#### Instructions to follow
Repeat the data exactly as it appears.

#### Dataset excerpts

File: src/rtl/txseq_top.sv
module txseq_top
    import txseq_pkg::*;
#(
    parameter int  NUM_BD = 8,
    localparam int IDX_W  = (NUM_BD > 1) ? $clog2(NUM_BD) : 1,
    localparam int CNT_W  = $clog2(NUM_BD + 1),
    localparam int CSR_AW = $clog2(BD_BASE + 2 * NUM_BD)
) (
    input  logic              clk,
    input  logic              rst_n,
    input  logic              csr_we,
    input  logic [CSR_AW-1:0] csr_addr,
    input  logic [31:0]       csr_wdata,
    output logic [31:0]       csr_rdata,
    output logic              mem_req,
    output logic [31:0]       mem_addr,
    input  logic              mem_rvalid,
    input  logic [7:0]        mem_rdata,
    output logic              tx_valid,
    output logic [7:0]        tx_data,
    output logic              tx_last,
    input  logic              tx_ready,
    input  logic              tx_abort,
    output logic              irq
);

    logic             mode_en, mode_rst, mode_crc;
    logic [15:0]      min_len, max_len;
    logic [CNT_W-1:0] bd_count;
    logic [1:0]       int_src, int_mask;
    logic [31:0]      reg_rdata, ram_rdata;
    logic             ram_hit;
    logic             ev_done, ev_err;
    logic [IDX_W-1:0] bd_idx;
    logic             wb_en;
    logic [31:0]      wb_word, bd_word0, bd_ptr;

    txseq_regs #(.CSR_AW(CSR_AW), .CNT_W(CNT_W)) u_regs (
        .clk       (clk),
        .rst_n     (rst_n),
        .csr_we    (csr_we),
        .csr_addr  (csr_addr),
        .csr_wdata (csr_wdata),
        .ev_done   (ev_done),
        .ev_err    (ev_err),
        .mode_en   (mode_en),
        .mode_rst  (mode_rst),
        .mode_crc  (mode_crc),
        .min_len   (min_len),
        .max_len   (max_len),
        .bd_count  (bd_count),
        .int_src   (int_src),
        .int_mask  (int_mask),
        .irq       (irq),
        .reg_rdata (reg_rdata)
    );

    txseq_bd_ram #(.NUM_BD(NUM_BD), .CSR_AW(CSR_AW), .IDX_W(IDX_W)) u_ram (
        .clk      (clk),
        .rst_n    (rst_n),
        .sw_we    (csr_we),
        .sw_addr  (csr_addr),
        .sw_wdata (csr_wdata),
        .sw_hit   (ram_hit),
        .sw_rdata (ram_rdata),
        .hw_idx   (bd_idx),
        .hw_we    (wb_en),
        .hw_wdata (wb_word),
        .hw_word0 (bd_word0),
        .hw_ptr   (bd_ptr)
    );

    txseq_seq #(.NUM_BD(NUM_BD), .IDX_W(IDX_W), .CNT_W(CNT_W)) u_seq (
        .clk        (clk),
        .rst_n      (rst_n),
        .mode_en    (mode_en),
        .mode_rst   (mode_rst),
        .mode_crc   (mode_crc),
        .min_len    (min_len),
        .max_len    (max_len),
        .bd_count   (bd_count),
        .bd_word0   (bd_word0),
        .bd_ptr     (bd_ptr),
        .bd_idx     (bd_idx),
        .wb_en      (wb_en),
        .wb_word    (wb_word),
        .mem_req    (mem_req),
        .mem_addr   (mem_addr),
        .mem_rvalid (mem_rvalid),
        .mem_rdata  (mem_rdata),
        .tx_valid   (tx_valid),
        .tx_data    (tx_data),
        .tx_last    (tx_last),
        .tx_ready   (tx_ready),
        .tx_abort   (tx_abort),
        .ev_done    (ev_done),
        .ev_err     (ev_err)
    );

    assign csr_rdata = ram_hit ? ram_rdata : reg_rdata;

endmodule

File: config.mk
export PLATFORM = sky130hd
export DESIGN_NAME = txseq_top
export DESIGN_NICKNAME = d
export VERILOG_FILES = /design/src/rtl/txseq_pkg.sv /design/src/rtl/txseq_regs.sv /design/src/rtl/txseq_bd_ram.sv /design/src/rtl/txseq_seq.sv /design/src/rtl/txseq_top.sv
export SDC_FILE = /design/constraint.sdc
export NUM_CORES = 2
export LEC_CHECK = 0
export ABC_AREA = 0
export BUFFER_PORTS_ARGS = -buffer_cell sky130_fd_sc_hd__buf_4
export CAP_MARGIN = 20
export CORE_MARGIN = 2
export CORE_UTILIZATION = 55
export CTS_BUF_LIST = sky130_fd_sc_hd__clkbuf_4
export CTS_CLUSTER_SIZE = 25
export DETAILED_ROUTE_END_ITERATION = 8
export GPL_TIMING_DRIVEN = 0
export PLACE_DENSITY_LB_ADDON = 0.08
export SLEW_MARGIN = 40
export SYNTH_ARGS = -nofsm -noshare
export SYNTH_HDL_FRONTEND = slang
export SYNTH_SLANG_ARGS = --single-unit
export TNS_END_PERCENT = 1
File: constraint.sdc
create_clock -name clk -period 9 [get_ports clk]
set_clock_uncertainty 0.05 [all_clocks]
set_input_delay 1.8 -clock clk [delete_from_list [all_inputs] [get_ports clk]]
set_output_delay 1.8 -clock clk [all_outputs]
set_load 0.03 [all_outputs]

#### Task response
File: src/rtl/txseq_top.sv
module txseq_top
    import txseq_pkg::*;
#(
    parameter int  NUM_BD = 8,
    localparam int IDX_W  = (NUM_BD > 1) ? $clog2(NUM_BD) : 1,
    localparam int CNT_W  = $clog2(NUM_BD + 1),
    localparam int CSR_AW = $clog2(BD_BASE + 2 * NUM_BD)
) (
    input  logic              clk,
    input  logic              rst_n,
    input  logic              csr_we,
    input  logic [CSR_AW-1:0] csr_addr,
    input  logic [31:0]       csr_wdata,
    output logic [31:0]       csr_rdata,
    output logic              mem_req,
    output logic [31:0]       mem_addr,
    input  logic              mem_rvalid,
    input  logic [7:0]        mem_rdata,
    output logic              tx_valid,
    output logic [7:0]        tx_data,
    output logic              tx_last,
    input  logic              tx_ready,
    input  logic              tx_abort,
    output logic              irq
);

    logic             mode_en, mode_rst, mode_crc;
    logic [15:0]      min_len, max_len;
    logic [CNT_W-1:0] bd_count;
    logic [1:0]       int_src, int_mask;
    logic [31:0]      reg_rdata, ram_rdata;
    logic             ram_hit;
    logic             ev_done, ev_err;
    logic [IDX_W-1:0] bd_idx;
    logic             wb_en;
    logic [31:0]      wb_word, bd_word0, bd_ptr;

    txseq_regs #(.CSR_AW(CSR_AW), .CNT_W(CNT_W)) u_regs (
        .clk       (clk),
        .rst_n     (rst_n),
        .csr_we    (csr_we),
        .csr_addr  (csr_addr),
        .csr_wdata (csr_wdata),
        .ev_done   (ev_done),
        .ev_err    (ev_err),
        .mode_en   (mode_en),
        .mode_rst  (mode_rst),
        .mode_crc  (mode_crc),
        .min_len   (min_len),
        .max_len   (max_len),
        .bd_count  (bd_count),
        .int_src   (int_src),
        .int_mask  (int_mask),
        .irq       (irq),
        .reg_rdata (reg_rdata)
    );

    txseq_bd_ram #(.NUM_BD(NUM_BD), .CSR_AW(CSR_AW), .IDX_W(IDX_W)) u_ram (
        .clk      (clk),
        .rst_n    (rst_n),
        .sw_we    (csr_we),
        .sw_addr  (csr_addr),
        .sw_wdata (csr_wdata),
        .sw_hit   (ram_hit),
        .sw_rdata (ram_rdata),
        .hw_idx   (bd_idx),
        .hw_we    (wb_en),
        .hw_wdata (wb_word),
        .hw_word0 (bd_word0),
        .hw_ptr   (bd_ptr)
    );

    txseq_seq #(.NUM_BD(NUM_BD), .IDX_W(IDX_W), .CNT_W(CNT_W)) u_seq (
        .clk        (clk),
        .rst_n      (rst_n),
        .mode_en    (mode_en),
        .mode_rst   (mode_rst),
        .mode_crc   (mode_crc),
        .min_len    (min_len),
        .max_len    (max_len),
        .bd_count   (bd_count),
        .bd_word0   (bd_word0),
        .bd_ptr     (bd_ptr),
        .bd_idx     (bd_idx),
        .wb_en      (wb_en),
        .wb_word    (wb_word),
        .mem_req    (mem_req),
        .mem_addr   (mem_addr),
        .mem_rvalid (mem_rvalid),
        .mem_rdata  (mem_rdata),
        .tx_valid   (tx_valid),
        .tx_data    (tx_data),
        .tx_last    (tx_last),
        .tx_ready   (tx_ready),
        .tx_abort   (tx_abort),
        .ev_done    (ev_done),
        .ev_err     (ev_err)
    );

    assign csr_rdata = ram_hit ? ram_rdata : reg_rdata;

endmodule

File: config.mk
export PLATFORM = sky130hd
export DESIGN_NAME = txseq_top
export DESIGN_NICKNAME = d
export VERILOG_FILES = /design/src/rtl/txseq_pkg.sv /design/src/rtl/txseq_regs.sv /design/src/rtl/txseq_bd_ram.sv /design/src/rtl/txseq_seq.sv /design/src/rtl/txseq_top.sv
export SDC_FILE = /design/constraint.sdc
export NUM_CORES = 2
export LEC_CHECK = 0
export ABC_AREA = 0
export BUFFER_PORTS_ARGS = -buffer_cell sky130_fd_sc_hd__buf_4
export CAP_MARGIN = 20
export CORE_MARGIN = 2
export CORE_UTILIZATION = 55
export CTS_BUF_LIST = sky130_fd_sc_hd__clkbuf_4
export CTS_CLUSTER_SIZE = 25
export DETAILED_ROUTE_END_ITERATION = 8
export GPL_TIMING_DRIVEN = 0
export PLACE_DENSITY_LB_ADDON = 0.08
export SLEW_MARGIN = 40
export SYNTH_ARGS = -nofsm -noshare
export SYNTH_HDL_FRONTEND = slang
export SYNTH_SLANG_ARGS = --single-unit
export TNS_END_PERCENT = 1
File: constraint.sdc
create_clock -name clk -period 9 [get_ports clk]
set_clock_uncertainty 0.05 [all_clocks]
set_input_delay 1.8 -clock clk [delete_from_list [all_inputs] [get_ports clk]]
set_output_delay 1.8 -clock clk [all_outputs]
set_load 0.03 [all_outputs]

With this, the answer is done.